• [RECORDS FOR THE TASK]
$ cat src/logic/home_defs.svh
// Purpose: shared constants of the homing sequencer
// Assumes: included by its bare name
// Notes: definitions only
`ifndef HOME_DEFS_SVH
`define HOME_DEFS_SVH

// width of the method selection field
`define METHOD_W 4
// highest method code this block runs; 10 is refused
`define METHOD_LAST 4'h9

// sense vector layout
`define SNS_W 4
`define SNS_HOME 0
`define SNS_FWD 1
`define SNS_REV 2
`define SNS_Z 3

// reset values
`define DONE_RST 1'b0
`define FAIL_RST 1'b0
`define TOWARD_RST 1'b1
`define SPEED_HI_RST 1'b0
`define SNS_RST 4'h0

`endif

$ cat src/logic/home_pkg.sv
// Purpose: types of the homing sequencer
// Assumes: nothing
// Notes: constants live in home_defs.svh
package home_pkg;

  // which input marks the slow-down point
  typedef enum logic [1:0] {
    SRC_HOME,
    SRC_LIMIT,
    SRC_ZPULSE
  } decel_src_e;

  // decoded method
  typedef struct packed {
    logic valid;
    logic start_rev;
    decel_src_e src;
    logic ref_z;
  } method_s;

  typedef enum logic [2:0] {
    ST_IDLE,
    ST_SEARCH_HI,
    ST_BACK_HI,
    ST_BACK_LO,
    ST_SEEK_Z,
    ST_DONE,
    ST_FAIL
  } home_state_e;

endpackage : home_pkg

==

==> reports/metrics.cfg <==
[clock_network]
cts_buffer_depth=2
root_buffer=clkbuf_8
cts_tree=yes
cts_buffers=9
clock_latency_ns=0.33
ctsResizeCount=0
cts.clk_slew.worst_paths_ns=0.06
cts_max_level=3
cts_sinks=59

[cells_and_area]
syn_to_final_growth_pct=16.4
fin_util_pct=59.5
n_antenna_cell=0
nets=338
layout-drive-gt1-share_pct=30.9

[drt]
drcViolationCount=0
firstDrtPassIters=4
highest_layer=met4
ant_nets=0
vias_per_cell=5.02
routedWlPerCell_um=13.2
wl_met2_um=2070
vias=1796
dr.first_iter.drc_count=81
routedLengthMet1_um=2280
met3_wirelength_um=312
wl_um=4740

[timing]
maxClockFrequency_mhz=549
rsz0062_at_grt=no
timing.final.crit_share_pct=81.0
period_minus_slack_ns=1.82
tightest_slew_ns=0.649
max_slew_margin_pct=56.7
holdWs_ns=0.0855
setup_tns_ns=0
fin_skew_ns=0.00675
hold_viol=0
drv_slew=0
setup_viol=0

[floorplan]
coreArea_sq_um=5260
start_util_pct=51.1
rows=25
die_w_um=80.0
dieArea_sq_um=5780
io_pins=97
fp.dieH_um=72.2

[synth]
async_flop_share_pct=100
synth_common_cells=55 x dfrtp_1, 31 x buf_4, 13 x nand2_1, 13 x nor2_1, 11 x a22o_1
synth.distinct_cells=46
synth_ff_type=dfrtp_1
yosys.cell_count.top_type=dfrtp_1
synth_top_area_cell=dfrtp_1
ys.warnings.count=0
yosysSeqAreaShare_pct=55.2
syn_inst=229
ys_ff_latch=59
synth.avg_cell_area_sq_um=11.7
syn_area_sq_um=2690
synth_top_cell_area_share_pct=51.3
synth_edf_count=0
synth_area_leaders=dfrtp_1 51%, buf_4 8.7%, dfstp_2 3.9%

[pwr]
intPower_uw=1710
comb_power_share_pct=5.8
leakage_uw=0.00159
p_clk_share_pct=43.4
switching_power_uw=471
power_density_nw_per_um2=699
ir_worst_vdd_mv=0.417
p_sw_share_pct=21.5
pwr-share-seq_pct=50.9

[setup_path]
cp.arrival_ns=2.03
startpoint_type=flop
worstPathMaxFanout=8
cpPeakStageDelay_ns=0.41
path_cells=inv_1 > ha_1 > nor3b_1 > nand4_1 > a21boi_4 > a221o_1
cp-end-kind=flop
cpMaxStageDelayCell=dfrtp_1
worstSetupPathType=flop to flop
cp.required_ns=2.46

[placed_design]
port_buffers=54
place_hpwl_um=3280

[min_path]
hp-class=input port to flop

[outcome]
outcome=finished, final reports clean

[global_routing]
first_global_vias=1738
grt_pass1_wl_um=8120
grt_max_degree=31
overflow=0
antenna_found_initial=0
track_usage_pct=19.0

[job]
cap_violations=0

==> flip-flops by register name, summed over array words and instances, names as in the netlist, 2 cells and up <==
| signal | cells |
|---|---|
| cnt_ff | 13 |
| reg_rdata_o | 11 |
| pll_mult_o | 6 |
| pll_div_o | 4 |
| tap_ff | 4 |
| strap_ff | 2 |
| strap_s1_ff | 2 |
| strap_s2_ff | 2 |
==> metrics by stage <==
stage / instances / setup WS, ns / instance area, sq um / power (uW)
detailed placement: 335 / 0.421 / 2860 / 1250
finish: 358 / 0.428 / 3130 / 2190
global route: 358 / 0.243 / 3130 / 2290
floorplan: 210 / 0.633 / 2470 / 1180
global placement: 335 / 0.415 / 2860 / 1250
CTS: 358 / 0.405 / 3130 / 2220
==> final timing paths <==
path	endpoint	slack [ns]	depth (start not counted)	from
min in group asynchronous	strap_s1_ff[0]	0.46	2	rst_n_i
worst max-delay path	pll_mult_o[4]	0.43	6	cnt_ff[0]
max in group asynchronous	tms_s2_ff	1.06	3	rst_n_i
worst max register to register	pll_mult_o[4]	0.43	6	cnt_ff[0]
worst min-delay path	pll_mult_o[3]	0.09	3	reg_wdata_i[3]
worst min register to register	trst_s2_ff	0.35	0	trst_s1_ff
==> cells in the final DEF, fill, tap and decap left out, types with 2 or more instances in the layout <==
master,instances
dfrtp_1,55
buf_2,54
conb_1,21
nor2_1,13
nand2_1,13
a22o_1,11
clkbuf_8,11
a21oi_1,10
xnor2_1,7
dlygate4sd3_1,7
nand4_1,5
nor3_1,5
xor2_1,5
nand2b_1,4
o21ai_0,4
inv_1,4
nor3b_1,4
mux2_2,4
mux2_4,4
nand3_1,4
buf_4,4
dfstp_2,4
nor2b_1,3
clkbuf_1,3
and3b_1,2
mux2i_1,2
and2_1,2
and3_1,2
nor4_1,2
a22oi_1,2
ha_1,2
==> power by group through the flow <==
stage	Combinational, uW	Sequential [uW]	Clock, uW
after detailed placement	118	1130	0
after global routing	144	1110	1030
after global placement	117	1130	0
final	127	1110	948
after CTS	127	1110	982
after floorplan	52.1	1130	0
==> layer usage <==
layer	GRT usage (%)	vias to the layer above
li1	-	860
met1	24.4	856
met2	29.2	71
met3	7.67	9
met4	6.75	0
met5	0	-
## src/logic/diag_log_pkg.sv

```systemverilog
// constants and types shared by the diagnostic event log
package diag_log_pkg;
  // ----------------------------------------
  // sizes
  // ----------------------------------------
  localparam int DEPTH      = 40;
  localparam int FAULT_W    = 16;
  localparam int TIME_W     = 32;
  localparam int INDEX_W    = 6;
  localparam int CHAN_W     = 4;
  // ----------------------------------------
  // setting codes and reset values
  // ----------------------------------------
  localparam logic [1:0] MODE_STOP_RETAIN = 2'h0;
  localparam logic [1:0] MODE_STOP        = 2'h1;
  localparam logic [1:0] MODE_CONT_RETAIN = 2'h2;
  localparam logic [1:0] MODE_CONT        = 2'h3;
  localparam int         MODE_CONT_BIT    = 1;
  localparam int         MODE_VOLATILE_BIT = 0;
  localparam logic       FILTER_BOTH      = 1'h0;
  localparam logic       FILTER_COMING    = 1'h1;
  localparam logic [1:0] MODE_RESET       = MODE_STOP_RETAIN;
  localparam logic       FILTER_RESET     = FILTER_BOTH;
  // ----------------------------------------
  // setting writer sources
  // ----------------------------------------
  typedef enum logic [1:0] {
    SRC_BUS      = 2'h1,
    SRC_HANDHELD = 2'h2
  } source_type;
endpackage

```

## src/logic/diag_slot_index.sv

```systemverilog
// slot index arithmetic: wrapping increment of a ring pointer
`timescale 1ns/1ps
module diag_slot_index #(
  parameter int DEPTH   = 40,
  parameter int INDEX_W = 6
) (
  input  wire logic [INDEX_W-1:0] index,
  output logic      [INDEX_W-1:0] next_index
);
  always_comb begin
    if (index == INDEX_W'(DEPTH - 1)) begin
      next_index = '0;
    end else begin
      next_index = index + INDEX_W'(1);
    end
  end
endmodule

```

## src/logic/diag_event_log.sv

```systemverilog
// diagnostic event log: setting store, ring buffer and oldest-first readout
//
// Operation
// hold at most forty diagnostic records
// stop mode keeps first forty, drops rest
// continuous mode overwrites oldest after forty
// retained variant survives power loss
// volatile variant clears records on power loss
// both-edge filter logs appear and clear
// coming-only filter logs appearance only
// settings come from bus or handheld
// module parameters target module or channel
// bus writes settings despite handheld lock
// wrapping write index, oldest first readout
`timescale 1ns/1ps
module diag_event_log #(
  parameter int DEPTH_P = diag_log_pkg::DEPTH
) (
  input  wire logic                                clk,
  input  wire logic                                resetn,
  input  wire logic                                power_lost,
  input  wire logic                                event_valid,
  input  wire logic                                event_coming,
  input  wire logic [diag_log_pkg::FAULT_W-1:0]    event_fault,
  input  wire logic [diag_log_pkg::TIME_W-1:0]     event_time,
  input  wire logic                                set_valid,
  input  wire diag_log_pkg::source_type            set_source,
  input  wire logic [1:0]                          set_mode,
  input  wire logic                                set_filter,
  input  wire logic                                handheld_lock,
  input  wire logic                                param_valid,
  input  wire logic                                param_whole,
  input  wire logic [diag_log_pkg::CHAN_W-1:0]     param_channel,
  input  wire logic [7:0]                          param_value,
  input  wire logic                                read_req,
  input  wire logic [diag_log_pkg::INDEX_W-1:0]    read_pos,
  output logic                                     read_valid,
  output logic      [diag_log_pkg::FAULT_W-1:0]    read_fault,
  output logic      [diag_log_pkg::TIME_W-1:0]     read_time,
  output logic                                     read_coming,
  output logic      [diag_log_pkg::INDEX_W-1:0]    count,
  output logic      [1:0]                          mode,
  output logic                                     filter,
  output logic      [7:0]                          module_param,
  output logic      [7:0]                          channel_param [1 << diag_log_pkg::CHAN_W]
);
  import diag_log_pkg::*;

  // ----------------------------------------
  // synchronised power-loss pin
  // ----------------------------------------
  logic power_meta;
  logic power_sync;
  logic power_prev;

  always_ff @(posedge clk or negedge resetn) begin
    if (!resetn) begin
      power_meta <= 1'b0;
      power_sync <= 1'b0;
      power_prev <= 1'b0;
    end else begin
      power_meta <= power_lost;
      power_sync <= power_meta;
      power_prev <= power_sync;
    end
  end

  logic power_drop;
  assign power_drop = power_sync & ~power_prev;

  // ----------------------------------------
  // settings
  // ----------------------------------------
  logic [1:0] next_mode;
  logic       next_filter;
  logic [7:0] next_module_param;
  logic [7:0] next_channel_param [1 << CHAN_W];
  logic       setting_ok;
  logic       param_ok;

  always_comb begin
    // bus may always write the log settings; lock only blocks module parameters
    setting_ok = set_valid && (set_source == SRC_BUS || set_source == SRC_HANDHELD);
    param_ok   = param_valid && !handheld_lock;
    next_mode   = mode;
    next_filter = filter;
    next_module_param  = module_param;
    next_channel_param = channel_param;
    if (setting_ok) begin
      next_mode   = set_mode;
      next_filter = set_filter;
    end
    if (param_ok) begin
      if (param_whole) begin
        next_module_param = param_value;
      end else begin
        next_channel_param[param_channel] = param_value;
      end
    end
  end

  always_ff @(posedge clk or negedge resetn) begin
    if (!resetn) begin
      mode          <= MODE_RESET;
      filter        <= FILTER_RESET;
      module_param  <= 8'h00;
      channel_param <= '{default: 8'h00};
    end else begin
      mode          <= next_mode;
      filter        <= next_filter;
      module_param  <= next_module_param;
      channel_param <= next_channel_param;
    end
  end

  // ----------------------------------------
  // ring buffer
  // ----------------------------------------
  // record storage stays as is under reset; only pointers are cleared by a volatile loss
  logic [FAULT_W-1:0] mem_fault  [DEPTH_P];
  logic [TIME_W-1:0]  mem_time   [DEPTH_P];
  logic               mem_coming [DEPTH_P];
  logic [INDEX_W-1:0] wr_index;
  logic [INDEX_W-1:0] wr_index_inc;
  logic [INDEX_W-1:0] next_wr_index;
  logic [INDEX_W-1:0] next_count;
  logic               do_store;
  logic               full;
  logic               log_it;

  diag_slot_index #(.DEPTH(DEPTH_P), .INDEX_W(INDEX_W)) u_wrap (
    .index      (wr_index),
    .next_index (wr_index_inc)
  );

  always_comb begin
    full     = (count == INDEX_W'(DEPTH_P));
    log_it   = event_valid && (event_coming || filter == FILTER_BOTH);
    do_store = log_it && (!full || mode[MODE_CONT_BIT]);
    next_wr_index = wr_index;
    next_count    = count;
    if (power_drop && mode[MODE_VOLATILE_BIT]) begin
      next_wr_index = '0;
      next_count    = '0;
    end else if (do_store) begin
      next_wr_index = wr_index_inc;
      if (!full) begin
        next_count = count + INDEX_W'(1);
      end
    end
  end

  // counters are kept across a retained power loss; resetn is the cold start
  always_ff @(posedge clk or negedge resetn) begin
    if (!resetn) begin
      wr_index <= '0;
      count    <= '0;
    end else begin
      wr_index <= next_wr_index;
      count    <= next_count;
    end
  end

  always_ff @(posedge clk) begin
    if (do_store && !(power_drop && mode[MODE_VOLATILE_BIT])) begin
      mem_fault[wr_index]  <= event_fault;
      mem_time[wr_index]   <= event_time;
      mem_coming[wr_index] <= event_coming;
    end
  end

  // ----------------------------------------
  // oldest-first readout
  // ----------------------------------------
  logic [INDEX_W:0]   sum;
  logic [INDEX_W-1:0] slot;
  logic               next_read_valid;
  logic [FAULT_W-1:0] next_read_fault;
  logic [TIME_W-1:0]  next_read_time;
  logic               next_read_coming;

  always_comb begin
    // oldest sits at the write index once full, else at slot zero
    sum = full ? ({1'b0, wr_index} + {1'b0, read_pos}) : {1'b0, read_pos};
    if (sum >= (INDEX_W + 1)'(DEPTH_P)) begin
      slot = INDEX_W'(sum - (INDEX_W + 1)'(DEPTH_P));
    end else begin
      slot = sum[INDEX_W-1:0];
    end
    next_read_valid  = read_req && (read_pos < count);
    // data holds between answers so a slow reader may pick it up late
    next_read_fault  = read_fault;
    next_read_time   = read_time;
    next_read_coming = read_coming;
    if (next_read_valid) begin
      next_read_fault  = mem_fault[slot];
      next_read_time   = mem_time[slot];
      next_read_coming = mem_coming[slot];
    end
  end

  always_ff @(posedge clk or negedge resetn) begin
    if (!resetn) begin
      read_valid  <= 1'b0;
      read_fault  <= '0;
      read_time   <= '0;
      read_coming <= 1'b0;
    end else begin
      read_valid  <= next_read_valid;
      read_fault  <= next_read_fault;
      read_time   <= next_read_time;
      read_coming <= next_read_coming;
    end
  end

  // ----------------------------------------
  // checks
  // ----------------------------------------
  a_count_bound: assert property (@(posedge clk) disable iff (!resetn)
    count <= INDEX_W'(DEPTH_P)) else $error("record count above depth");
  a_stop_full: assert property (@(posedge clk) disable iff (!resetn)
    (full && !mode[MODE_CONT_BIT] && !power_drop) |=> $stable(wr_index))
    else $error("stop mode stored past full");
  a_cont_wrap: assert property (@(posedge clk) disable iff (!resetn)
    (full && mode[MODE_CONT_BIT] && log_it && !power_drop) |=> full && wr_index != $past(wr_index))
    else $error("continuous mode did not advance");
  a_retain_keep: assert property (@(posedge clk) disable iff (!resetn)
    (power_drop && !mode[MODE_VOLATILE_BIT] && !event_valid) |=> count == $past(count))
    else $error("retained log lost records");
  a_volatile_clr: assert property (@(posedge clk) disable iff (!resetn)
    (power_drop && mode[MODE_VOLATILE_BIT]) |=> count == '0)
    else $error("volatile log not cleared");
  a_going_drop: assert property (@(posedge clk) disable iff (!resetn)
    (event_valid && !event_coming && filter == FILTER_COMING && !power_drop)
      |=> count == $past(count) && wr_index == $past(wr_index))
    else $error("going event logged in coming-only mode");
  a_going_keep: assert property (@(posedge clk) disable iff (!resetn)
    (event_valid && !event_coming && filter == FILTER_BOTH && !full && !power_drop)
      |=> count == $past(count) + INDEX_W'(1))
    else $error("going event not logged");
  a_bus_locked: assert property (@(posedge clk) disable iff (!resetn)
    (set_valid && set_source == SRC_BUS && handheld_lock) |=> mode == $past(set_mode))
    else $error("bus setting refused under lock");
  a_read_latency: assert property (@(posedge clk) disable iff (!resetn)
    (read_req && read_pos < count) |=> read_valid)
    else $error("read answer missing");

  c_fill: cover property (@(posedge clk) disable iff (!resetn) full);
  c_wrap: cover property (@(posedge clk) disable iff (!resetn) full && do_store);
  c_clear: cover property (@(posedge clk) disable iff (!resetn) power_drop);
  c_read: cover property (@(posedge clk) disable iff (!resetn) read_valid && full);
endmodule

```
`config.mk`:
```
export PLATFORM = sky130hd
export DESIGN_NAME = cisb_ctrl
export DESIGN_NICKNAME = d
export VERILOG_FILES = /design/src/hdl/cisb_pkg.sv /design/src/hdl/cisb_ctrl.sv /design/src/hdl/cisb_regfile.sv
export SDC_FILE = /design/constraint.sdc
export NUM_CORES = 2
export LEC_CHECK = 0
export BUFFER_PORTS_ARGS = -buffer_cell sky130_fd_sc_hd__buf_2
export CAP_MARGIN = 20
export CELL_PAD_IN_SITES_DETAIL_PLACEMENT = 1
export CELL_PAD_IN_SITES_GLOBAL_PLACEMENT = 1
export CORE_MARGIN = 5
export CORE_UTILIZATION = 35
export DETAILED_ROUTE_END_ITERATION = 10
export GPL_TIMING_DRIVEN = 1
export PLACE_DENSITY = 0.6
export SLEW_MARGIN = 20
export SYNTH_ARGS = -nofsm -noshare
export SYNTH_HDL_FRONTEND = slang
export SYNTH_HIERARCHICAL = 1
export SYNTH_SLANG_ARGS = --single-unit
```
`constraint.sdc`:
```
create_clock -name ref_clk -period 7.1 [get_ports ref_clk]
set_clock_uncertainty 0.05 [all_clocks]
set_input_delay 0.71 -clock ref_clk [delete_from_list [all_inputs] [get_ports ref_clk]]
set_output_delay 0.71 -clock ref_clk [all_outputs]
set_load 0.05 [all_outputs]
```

• [INSTRUCTIONS FOR THE TASK] Which lines of the listing above hold the word "outcome"? Copy each of them.

• [TASK RESPONSE]
[outcome]
outcome=finished, final reports clean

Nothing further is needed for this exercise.